The Addiscombe Line was a branch line in south east London, United Kingdom, that ran between Elmers End (London Borough of Bromley) and Addiscombe (London Borough of Croydon).

== History ==
The line was built by the South Eastern Railway (SER) as part of its extensive competition with London, Brighton and South Coast Railway (LBSCR). A proposed extension to Redhill was opposed by the LBSCR, therefore it was dropped. In 1885, Woodside opened. The branch line was electrified by the Southern Railway (SR) in February 1926 at 660 V (later 750 V) DC third rail. The line between Woodside and Selsdon reopened in 1935 with the electrification. All services started or terminated at a London terminus until the Second World War, when a shuttle to Elmers End commenced. Through weekday trains were reinstated in 1948, but passenger traffic was starting to decline.

In 1983, the line from Woodside to Selsdon was closed and the following year Woodside signal box was abolished. By the early 1990s the line went into decline, starting with the closure of the carriage depot at Addiscombe in 1993. Shortly afterwards, the stations at Addiscombe and Woodside became unstaffed.

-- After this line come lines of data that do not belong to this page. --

--- src/rtl/crtc_addr_pkg.sv ---
package crtc_addr_pkg;

  // Planar address rearrangement selected by addr_mode
  typedef enum logic [1:0] {
    MAP_BYTE      = 2'b00,
    MAP_WORD      = 2'b01,
    MAP_DWORD     = 2'b10,
    MAP_DWORD_ALT = 2'b11
  } map_mode_e;

  localparam int unsigned MAX_STEP = 4;

  // Character clocks per address step for the {step4,step2} pair
  function automatic logic [2:0] step_interval(input logic s2, input logic s4);
    logic [2:0] n;
    case ({s4, s2})
      2'b00:   n = 3'd1;
      2'b01:   n = 3'd2;
      2'b10:   n = 3'd4;
      default: n = 3'd2;
    endcase
    return n;
  endfunction

endpackage

--- src/rtl/crtc_row_scan.sv ---
module crtc_row_scan #(
  parameter int unsigned AW  = 16,
  parameter int unsigned RSW = 5
) (
  input  logic           clk,
  input  logic           rst_n,
  input  logic           chr_en,
  input  logic           frame_start,
  input  logic           hretrace,
  input  logic [AW-1:0]  start_addr,
  input  logic [AW-1:0]  line_offset,
  input  logic [RSW-1:0] max_scan,
  input  logic           vt_half,
  output logic [RSW-1:0] row_scan,
  output logic [AW-1:0]  line_base,
  output logic           vt_clk_en
);

  logic           retrace_ev;
  logic           last_row;
  logic           phase_q;

  assign retrace_ev = chr_en && hretrace && !frame_start;
  assign last_row   = (row_scan >= max_scan);

  always_ff @(posedge clk or negedge rst_n) begin
    if (!rst_n) begin
      row_scan  <= '0;
      line_base <= '0;
      phase_q   <= 1'b0;
      vt_clk_en <= 1'b0;
    end else begin
      vt_clk_en <= retrace_ev && (!vt_half || phase_q);
      if (chr_en) begin
        if (frame_start) begin
          row_scan  <= '0;
          line_base <= start_addr;
          phase_q   <= 1'b0;
        end else if (hretrace) begin
          phase_q <= ~phase_q;
          if (last_row) begin
            row_scan  <= '0;
            line_base <= line_base + line_offset;
          end else begin
            row_scan <= row_scan + 1'b1;
          end
        end
      end
    end
  end

endmodule

--- src/rtl/crtc_ma_counter.sv ---
module crtc_ma_counter
  import crtc_addr_pkg::*;
#(
  parameter int unsigned AW = 16
) (
  input  logic          clk,
  input  logic          rst_n,
  input  logic          chr_en,
  input  logic          frame_start,
  input  logic          line_start,
  input  logic [AW-1:0] start_addr,
  input  logic [AW-1:0] line_base,
  input  logic          step2,
  input  logic          step4,
  output logic [AW-1:0] ma
);

  localparam int unsigned DIVW = $clog2(MAX_STEP);

  logic [2:0]      interval;
  logic [DIVW-1:0] limit;
  logic [DIVW-1:0] div_q;

  assign interval = step_interval(step2, step4);
  assign limit    = DIVW'(interval - 3'd1);

  always_ff @(posedge clk or negedge rst_n) begin
    if (!rst_n) begin
      ma    <= '0;
      div_q <= '0;
    end else if (chr_en) begin
      if (line_start) begin
        ma    <= frame_start ? start_addr : line_base;
        div_q <= '0;
      end else if (div_q == limit) begin
        ma    <= ma + 1'b1;
        div_q <= '0;
      end else begin
        div_q <= div_q + 1'b1;
      end
    end
  end

endmodule

--- src/rtl/crtc_addr_map.sv ---
module crtc_addr_map
  import crtc_addr_pkg::*;
#(
  parameter int unsigned AW         = 16,
  parameter int unsigned RSW        = 5,
  parameter int unsigned SUB_LO_BIT = 13,
  parameter int unsigned SUB_HI_BIT = 14
) (
  input  logic           clk,
  input  logic           rst_n,
  input  logic [AW-1:0]  ma,
  input  logic [RSW-1:0] row_scan,
  input  logic [1:0]     addr_mode,
  input  logic           word_src_hi,
  input  logic           sub_lo_off,
  input  logic           sub_hi_off,
  output logic [AW-1:0]  fb_addr
);

  localparam int unsigned WORD_ALT_BIT = AW - 3;

  map_mode_e     mode;
  logic [AW-1:0] reorg;
  logic [AW-1:0] mapped;

  assign mode = map_mode_e'(addr_mode);

  always_comb begin
    case (mode)
      MAP_BYTE: reorg = ma;
      MAP_WORD: reorg = {ma[AW-2:0], word_src_hi ? ma[AW-1] : ma[WORD_ALT_BIT]};
      default:  reorg = {ma[AW-3:0], ma[AW-1:AW-2]};
    endcase
  end

  for (genvar i = 0; i < AW; i++) begin : g_bit
    if (i == SUB_LO_BIT) begin : g_lo
      assign mapped[i] = sub_lo_off ? reorg[i] : row_scan[0];
    end else if (i == SUB_HI_BIT) begin : g_hi
      assign mapped[i] = sub_hi_off ? reorg[i] : row_scan[1];
    end else begin : g_pass
      assign mapped[i] = reorg[i];
    end
  end

  always_ff @(posedge clk or negedge rst_n) begin
    if (!rst_n) fb_addr <= '0;
    else        fb_addr <= mapped;
  end

endmodule

--- src/rtl/crtc_addr_gen.sv ---
module crtc_addr_gen #(
  parameter int unsigned AW  = 16,
  parameter int unsigned RSW = 5
) (
  input  logic           clk,
  input  logic           rst_n,
  input  logic           chr_en,
  input  logic           frame_start,
  input  logic           line_start,
  input  logic           hretrace,
  input  logic [AW-1:0]  start_addr,
  input  logic [AW-1:0]  line_offset,
  input  logic [RSW-1:0] max_scan,
  input  logic [1:0]     addr_mode,
  input  logic           word_src_hi,
  input  logic           step2,
  input  logic           step4,
  input  logic           sub13_off,
  input  logic           sub14_off,
  input  logic           vt_half,
  output logic [AW-1:0]  fb_addr,
  output logic [RSW-1:0] row_scan,
  output logic           vt_clk_en
);

  logic [AW-1:0] line_base;
  logic [AW-1:0] ma_val;

  crtc_row_scan #(.AW(AW), .RSW(RSW)) u_rs (
    .clk         (clk),
    .rst_n       (rst_n),
    .chr_en      (chr_en),
    .frame_start (frame_start),
    .hretrace    (hretrace),
    .start_addr  (start_addr),
    .line_offset (line_offset),
    .max_scan    (max_scan),
    .vt_half     (vt_half),
    .row_scan    (row_scan),
    .line_base   (line_base),
    .vt_clk_en   (vt_clk_en)
  );

  crtc_ma_counter #(.AW(AW)) u_ma (
    .clk         (clk),
    .rst_n       (rst_n),
    .chr_en      (chr_en),
    .frame_start (frame_start),
    .line_start  (line_start),
    .start_addr  (start_addr),
    .line_base   (line_base),
    .step2       (step2),
    .step4       (step4),
    .ma          (ma_val)
  );

  crtc_addr_map #(.AW(AW), .RSW(RSW), .SUB_LO_BIT(13), .SUB_HI_BIT(14)) u_map (
    .clk         (clk),
    .rst_n       (rst_n),
    .ma          (ma_val),
    .row_scan    (row_scan),
    .addr_mode   (addr_mode),
    .word_src_hi (word_src_hi),
    .sub_lo_off  (sub13_off),
    .sub_hi_off  (sub14_off),
    .fb_addr     (fb_addr)
  );

endmodule

--- config.mk ---
export PLATFORM = sky130hd
export DESIGN_NAME = crtc_addr_gen
export DESIGN_NICKNAME = d
export VERILOG_FILES = /design/src/rtl/crtc_addr_pkg.sv /design/src/rtl/crtc_row_scan.sv /design/src/rtl/crtc_ma_counter.sv /design/src/rtl/crtc_addr_map.sv /design/src/rtl/crtc_addr_gen.sv
export SDC_FILE = /design/constraint.sdc
export NUM_CORES = 1
export LEC_CHECK = 0
export BUFFER_PORTS_ARGS = -buffer_cell sky130_fd_sc_hd__buf_2
export CAP_MARGIN = 20
export CORE_UTILIZATION = 60
export DETAILED_ROUTE_END_ITERATION = 8
export PLACE_DENSITY_LB_ADDON = 0.1
export SYNTH_ARGS = -nofsm -noshare
export SYNTH_HDL_FRONTEND = slang
export SYNTH_SLANG_ARGS = --single-unit
--- constraint.sdc ---
create_clock -name clk -period 4.4 [get_ports clk]
set_clock_uncertainty 0.15 [all_clocks]
set_input_delay 0.88 -clock clk [delete_from_list [all_inputs] [get_ports clk]]
set_output_delay 0.88 -clock clk [all_outputs]
set_load 0.02 [all_outputs]
* Word level (Yosys, flattened, before mapping)
Index checks and enable logic that the tools add are counted.
** Storage, ports and cells
- Register bits :: 57
- Output and inout bits :: 22
- Word-level logic and storage cells :: 49
- Bits of input ports :: 51
** Cells by class
- Bitwise gates (word level) :: 1
- $add $sub $neg :: 5
- Mux-type cells :: 18
- Order comparisons :: 1
- Equal/unequal tests :: 3
- Reductions and logical operators :: 14
** Operators with widths (number)
- $mux 16 :: 6
- $pmux 16 s2 :: 1
- $add 16x1->16 const B :: 1
- $add 16x16->16 :: 1
- $mux 5 :: 3
- $reduce_bool 2->1 :: 3
- $add 5x1->5 const B :: 1
- $ge 5x5->1 :: 1
- $mux 1 :: 5
- $logic_not 2->1 :: 2
- $mux 2 :: 2
- $pmux 2 s2 :: 1
- $reduce_and 2->1 :: 2
- $logic_and 1x1->1 :: 3
- $reduce_and 3->1 :: 1
- $add 2x1->2 const B :: 1
- $eq 2x1->1 const B :: 1
- $eq 2x2->1 :: 1
- $eq 2x2->1 const B :: 1
- $logic_not 1->1 :: 2
- $sub 2x1->2 const B :: 1
- $logic_or 1x1->1 :: 1
- $not 1->1 :: 1

* Depth between registers and ports, before layout
Gate-level depths: netlist of run 1.
- Word-level depth :: 6
- Depth in mapped cells :: 10

* Cells and area by module
Synthesis of run 1 repeated with hierarchy kept, for this count alone.
** Unflattened totals
- Cell total of the unflattened synthesis :: 445
- Area total of the unflattened synthesis :: 4083.9 µm²
** Modules (own cells, without submodules)
- crtc_row_scan :: instances 1, area an instance 1870.5 µm², cells an instance 214
- crtc_ma_counter :: instances 1, area an instance 1405.1 µm², cells an instance 156
- crtc_addr_map :: instances 1, area an instance 808.3 µm², cells an instance 75

* Worst setup path before layout of run 1
Ideal clock, no wire load.
- Path kind :: input to register
- Start :: input port line_offset[0]
- End :: register u_rs.line_base[14]
- Library setup time :: 127 ps
- Required time :: 4123 ps
- Stages on the path :: 8
- Data arrival time :: 2704 ps
- Path slack :: 1420 ps
- Cell sequence :: ha_1 fa_1 a211oi_1 o211ai_1 a41oi_1 o22ai_1 mux2i_1 nand3_1
** Between the ends
- Cells in the longest elaborated chain, start to end :: 4
** RTL lines
- start, declared :: line crtc_addr_gen.sv:12 : input logic [AW-1:0] line_offset,
- $add 16x16->16 :: line crtc_row_scan.sv:43 : line_base <= line_base + line_offset;
- $mux 16 :: line crtc_row_scan.sv:41 : if (last_row) begin
- $mux 16 :: line crtc_row_scan.sv:39 : end else if (hretrace) begin
- $mux 16 :: line crtc_row_scan.sv:35 : if (frame_start) begin
- end signal, assigned :: line crtc_row_scan.sv:37 : line_base <= start_addr;
- end signal, assigned :: line crtc_row_scan.sv:43
- end, declared :: line crtc_row_scan.sv:15 : output logic [AW-1:0] line_base,
Every way passes these cells. The select of a mux whose other input is x is not followed.
A chain may end at the register's enable or synchronous reset.

* Worst setup path in the final report of run 1
- Start :: input port frame_start
- End :: register u_rs.line_base[9]
** Between the ends
- Cells in the longest elaborated chain, start to end :: 2
** RTL lines
- start, declared :: line crtc_addr_gen.sv:8 : input logic frame_start,
- $reduce_bool 2->1 (no source line)
- $reduce_and 3->1 (no source line)
Several ways; a longest one is shown, not always the timed one.

==> results of run 1 <==
==> kinds of logic (layout without fill, tap and decap cells) <==
group / after synthesis / count (layout) / synth area share
buffers and inverters: 47 / 106 / 0.0495
adders and majority gates: 23 / 23 / 0.0735
DFF: 57 / 57 / 0.355
xor gates and xnor gates: 8 / 8 / 0.0174
muxes: 36 / 36 / 0.0918
and+or+nand+nor: 136 / 136 / 0.160
AOI/OAI and AO/OA: 161 / 161 / 0.253
==> through the flow <==
stage	instances	area (um2)	setup WS (ps)
5_1_grt	604	4520	806
2_1_floorplan	468	4020	1420
6_report	604	4520	1220
4_1_cts	604	4520	1220
3_3_place_gp	588	4360	944
3_5_place_dp	588	4360	873
==> power groups by stage <==
stage / combinational, W / sequential (W) / clock (W)
5_1_grt: 0.00128 / 0.000926 / 0.000442
3_3_place_gp: 0.00109 / 0.000894 / 0
6_report: 0.00113 / 0.000899 / 0.000412
3_5_place_dp: 0.00112 / 0.000904 / 0
4_1_cts: 0.00113 / 0.000895 / 0.000421
2_1_floorplan: 0.000823 / 0.000900 / 0
==> per-layer routing <==
| metal | share of wire | wire (um) | vias to the layer above |
|---|---|---|---|
| met4 | 0.010 | 96 | 0 |
| met5 | 0 | 0 | - |
| met1 | 0.44 | 4150 | 1686 |
| met2 | 0.51 | 4750 | 92 |
| li1 | - | - | 1834 |
| met3 | 0.040 | 372 | 9 |
==> synth_stat cells (10+ instances only) <==
master	instances
a211oi_1	10
mux2i_1	29
nor2_1	31
a21oi_1	33
nor3_1	10
ha_1	22
a21o_1	10
inv_1	15
o21ai_0	51
nand3_1	15
dfrtp_1	57
nand2_1	48
clkbuf_1	25
==> flip-flops by register name (all words and copies together) (netlist names) <==
signal / cells
u_rs.row_scan: 5
u_ma.ma: 16
u_rs.phase_q: 1
u_map.fb_addr: 16
u_ma.div_q: 2
u_rs.line_base: 16
u_rs.vt_clk_en: 1
==> worst max-delay path by stage <==
stage | start | to | slack (ps) | cells past startpoint
detailed placement | frame_start | u_rs.line_base[8]$_DFFE_PN0P_ | 870 | 6
global placement | frame_start | u_rs.line_base[8]$_DFFE_PN0P_ | 940 | 6
global route | frame_start | u_rs.line_base[9]$_DFFE_PN0P_ | 810 | 7
CTS | frame_start | u_rs.line_base[8]$_DFFE_PN0P_ | 1220 | 6
floorplan | line_offset[0] | u_rs.line_base[14]$_DFFE_PN0P_ | 1420 | 8
finish | frame_start | u_rs.line_base[9]$_DFFE_PN0P_ | 1220 | 7
==> cell type report <==
class,instances,share of cell area
clock inverter,6,0.00774
tap,77,0.0213
clock buffer,10,0.0282
sequential,57,0.315
multi-input combinational,364,0.530
timing repair buffer,75,0.0846
inverter,15,0.0124
==> worst max-delay path: cells and delay by family <==
family	cells	cell delay [ps]
compound gates	4	1610
buf+inv	1	140
simple gates	2	660
==> flow_metrics.env, run 1 <==
export IMPL_use_met2=0.504
export IMPL_pwr_share_comb=0.464
export IMPL_netlist_area_leader_share=0.355
export IMPL_drv_slew=0
export IMPL_hold_ws_ps=388
export IMPL_wirelength_mm=9.36
export IMPL_finalSetupTns_ps=0
export IMPL_power_leakage_nw=2.12
export IMPL_cts_resized=0
export IMPL_gp_congestion=0.824
export IMPL_drt_iter0_markers=303
export IMPL_r2r_start="u_rs.row_scan[4]$_DFFE_PN0P_"
export IMPL_wl_per_cell_um=15.5
export IMPL_vias=3621
export IMPL_cts_buffers=9
export IMPL_synth_top_area_cell="dfrtp_1"
export IMPL_grt_antenna_before_repair=0
export IMPL_avgSynthCellArea_um2=8.59
export IMPL_drt_vias_per_instance=6.00
export IMPL_post_cts_setup_buffers=0
export IMPL_ioPinCount=73
export IMPL_violations="DRC"
export IMPL_grt_pass1_wl_mm=16.2
export IMPL_cp_max_fo=18
export IMPL_seq_area_mm2=0.00143
export IMPL_portBuffers=72
export IMPL_min_period_ps=3180
export IMPL_tightestPinTransition_ps=939
export IMPL_synth_ff_type="dfrtp_1"
export IMPL_synth_edff_count=0
export IMPL_intPower_w=0.00139
export IMPL_htreeDepth=3
export IMPL_synth_area_mm2=0.00402
export IMPL_yosys_top_cells_area="dfrtp_1 35%, mux2i_1 7.2%, ha_1 6.8%, o21ai_0 6.3%, nand2_1 4.5%"
export IMPL_cts_root_buffer="clkbuf_8"
export IMPL_yosysSeqAreaShare=0.355
export IMPL_path_clk_slew_ps=60
export IMPL_area_growth_pct=12.5
export IMPL_dieArea_mm2=0.00703
export IMPL_layout_commonest_cell="buf_2"
export IMPL_final_cell_mix="72 x buf_2, 57 x dfrtp_1, 51 x o21ai_0"
export IMPL_path_class="primary input to register"
export IMPL_hold_buffers=0
export IMPL_worst_r2r_endpoint="u_rs.line_base[9]$_DFFE_PN0P_"
export IMPL_p_seq_frac=0.368
export IMPL_worstHoldStart="u_rs.line_base[13]$_DFFE_PN0P_"
export IMPL_outcome="finished with violations"
export IMPL_p_clk_frac=0.169
export IMPL_grt_start_max_net_pins=50
export IMPL_ys_types=52
export IMPL_vdd_drop_max_mv=0.332
export IMPL_drc=4
export IMPL_top_usage_layer="met2"
export IMPL_min_to="u_rs.line_base[13]$_DFFE_PN0P_"
export IMPL_worst_setup_path_end_kind="register"
export IMPL_use_met3=0.0524
export IMPL_die_h_um=83.9
export IMPL_cts_sinks=57
export IMPL_diodes=0
export IMPL_num_nets_final=596
export IMPL_syn_inst=468
export IMPL_num_fill_cells=540
export IMPL_dp_hpwl_mm=6.81
export IMPL_drv_cap=0
export IMPL_num_rows=29
export IMPL_grt_pass1_vias=3560
export IMPL_multiInputGateArea_mm2=0.00240
export IMPL_slowest_delay_ps=710
export IMPL_synth_nets=542
export IMPL_ys_async_sr_fraction=1.00
export IMPL_start_util=0.626
export IMPL_p_total_w=0.00244
export IMPL_power_switching_w=0.00105
export IMPL_ys_ff_latch=57
export IMPL_hold_viol=0
export IMPL_grt_usage=0.287
export IMPL_clockBufferDepth=2
export IMPL_yosysWarnings=0
export IMPL_r2r_cells=5
export IMPL_utilization=0.704
export IMPL_finalSetupViolCount=0
export IMPL_post_route_period_util=0.723
export IMPL_grt_overflow_total=0
export IMPL_r2r_slack_ps=1600
export IMPL_hold_depth=2
export IMPL_p_per_area_mw_per_mm2=540
export IMPL_dr_pass1_iters=7
export IMPL_worst_ep_required_time_ps=4510
export IMPL_clkLatencyLatePin_ps=340
export IMPL_arrival_ps=3290
export IMPL_drive_above_1_share=0.192
export IMPL_die_x_um=83.9
export IMPL_grtUsageMet1=0.358
export IMPL_rsz0062_at_grt="false"
export IMPL_core_area_mm2=0.00642
export IMPL_ant_nets=0
export IMPL_slew_headroom=0.371
export IMPL_fmax_ghz=0.314
export IMPL_cp_cell_sequence="buf_2 -> o21ai_1 -> nor2_1 -> a31oi_1 -> nand2_1 -> o211ai_1 -> a21boi_0"
export IMPL_crit_slowest_cell="a31oi_1"
export IMPL_hold_path_class="register to register"
export IMPL_swShare=0.430
export IMPL_cts_tree="done"
export IMPL_start_kind="primary input"
Note: power is estimated with default switching activity, not from simulation.
==> inputs of run 2 (changes only) <==
CORE_UTILIZATION = 51   (was 60)
clock period = 2.6 ns   (was 4.4 ns; I/O delays follow)
==> run 2 against run 1 <==
Net effect: the run now ends clean; largest power group unchanged; register-to-register slack lost 1500 ps; final cell count increased by 7.5%; first-iteration DRC count is 59% lower; critical endpoint is now u_rs.line_base[12]$_DFFE_PN0P_; sequential cell count stayed put; sequential power grew 67%; critical path depth increased by 2; global-route usage shrank 4.3 points; wire length increased by 2.2%; non-clock buffer count rose by 20.
==> flow_metrics.env, run 2 (synthesis gave the netlist of run 1 again) <==
export IMPL_drt_vias_per_instance=5.76
export IMPL_worst_setup_path_end_kind="register"
export IMPL_critPathTopFamily="compound AO/OA/AOI/OAI gates"
export IMPL_crit_slowest_cell="dfrtp_1"
export IMPL_power_leakage_nw=2.23
export IMPL_gp_congestion=0.822
export IMPL_worst_ep_required_time_ps=2670
export IMPL_start_util=0.523
export IMPL_power_switching_w=0.00181
export IMPL_dieArea_mm2=0.00824
export IMPL_hold_viol=0
export IMPL_p_per_area_mw_per_mm2=925
export IMPL_path_buf_inv=1
export IMPL_cts_root_buffer="clkbuf_8"
export IMPL_grt_pass1_vias=3541
export IMPL_core_area_mm2=0.00769
export IMPL_clkLatencyLatePin_ps=350
export IMPL_p_clk_frac=0.196
export IMPL_vdd_drop_max_mv=0.412
export IMPL_die_x_um=90.8
export IMPL_dr_pass1_iters=7
export IMPL_dp_hpwl_mm=7.12
export IMPL_drive_above_1_share=0.229
export IMPL_cts_buffers=9
export IMPL_portBuffers=72
export IMPL_ant_nets=0
export IMPL_outcome="complete, no violations"
export IMPL_ioPinCount=73
export IMPL_slew_headroom=0.607
export IMPL_wirelength_mm=9.57
export IMPL_start_kind="register"
export IMPL_tightestPinTransition_ps=589
export IMPL_num_rows=32
export IMPL_htreeDepth=3
export IMPL_post_cts_setup_buffers=0
export IMPL_seq_area_mm2=0.00143
export IMPL_cts_sinks=57
export IMPL_drt_iter0_markers=124
export IMPL_multiInputGateArea_mm2=0.00241
export IMPL_intPower_w=0.00259
export IMPL_pwr_share_comb=0.464
export IMPL_finalSetupViolCount=0
export IMPL_min_period_ps=2460
export IMPL_vias=3737
export IMPL_cts_tree="done"
export IMPL_swShare=0.411
export IMPL_arrival_ps=2540
export IMPL_grt_usage=0.244
export IMPL_wl_per_cell_um=14.7
export IMPL_drc=0
export IMPL_grt_pass1_wl_mm=16.3
export IMPL_grt_antenna_before_repair=0
export IMPL_layout_commonest_cell="buf_2"
export IMPL_die_h_um=90.8
export IMPL_area_growth_pct=18.4
export IMPL_grt_start_max_net_pins=52
export IMPL_p_seq_frac=0.341
export IMPL_diodes=0
export IMPL_rsz0062_at_grt="false"
export IMPL_place_ws_ps=-158
export IMPL_hold_path_class="primary input to asynchronous set/reset pin"
export IMPL_post_route_period_util=0.948
export IMPL_cp_cell_sequence="ha_1 -> fa_2 -> a211oi_2 -> o211ai_1 -> a41oi_1 -> buf_4 -> o21bai_1 -> mux2i_1 -> nand3_1"
export IMPL_cp_max_fo=3
export IMPL_final_cell_mix="72 x buf_2, 57 x dfrtp_1, 50 x o21ai_0"
export IMPL_clockBufferDepth=2
export IMPL_grt_overflow_total=0
export IMPL_drv_cap=0
export IMPL_path_clk_slew_ps=70
export IMPL_finalSetupTns_ps=0
export IMPL_fin_ws_ps=135
export IMPL_num_fill_cells=714
export IMPL_slowest_delay_ps=400
export IMPL_reg_top3="u_ma.ma (16), u_map.fb_addr (16), u_rs.line_base (16)"
export IMPL_num_nets_final=616
export IMPL_p_total_w=0.00441
export IMPL_fmax_ghz=0.406
export IMPL_path_class="register to register"
export IMPL_drv_slew=0
[run 2: cell types whose count changed in the layout (fill, tap and decap cells not counted), sizes merged]
cell	change
clkinv	-3
clkinvlp	+1
bufinv	+1
buf	+20
inv	+1
[run 2: per-stage QoR]
| step | util | cells | hold WS [ps] | instance area (um2) |
|---|---|---|---|---|
| finish | 0.619 | 649 | 19.6 | 4760 |
| global route | 0.619 | 649 | 59.8 | 4760 |
| CTS | 0.618 | 649 | 43.4 | 4750 |
| detailed placement | 0.592 | 633 | 359 | 4550 |
| global placement | 0.592 | 633 | 354 | 4550 |
| floorplan | - | 468 | 74.4 | 4030 |
[run 2: area by class of cell]
cell class                      instances  share of cell area
Clock buffer                           10              0.0289
Clock inverter                          6              0.0139
Inverter                               15              0.0118
Multi-Input combinational cell        364               0.507
Sequential cell                        57               0.300
Tap cell                              102              0.0268
Timing Repair Buffer                   95               0.112
[run 2: timing repair]
item	4_1_cts	5_1_grt
gates resized for setup	0	3
endpoints found under the setup margin	0	5
hold buffers	0	0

In 1996, the line was reduced from double to single track following Addiscombe signal box being destroyed by fire. The line permanently closed in 1997 for Tramlink construction from Elmers End and Beckenham Junction to Wimbledon via the West Croydon to Wimbledon Line, also an under-used line which closed on the same day as the Addiscombe line.

The track was removed in 1998 and Addiscombe station was demolished in 2001. The route between Woodside and Addiscombe has now become Addiscombe Railway Park and the site of Addiscombe station has become the East India Way housing development.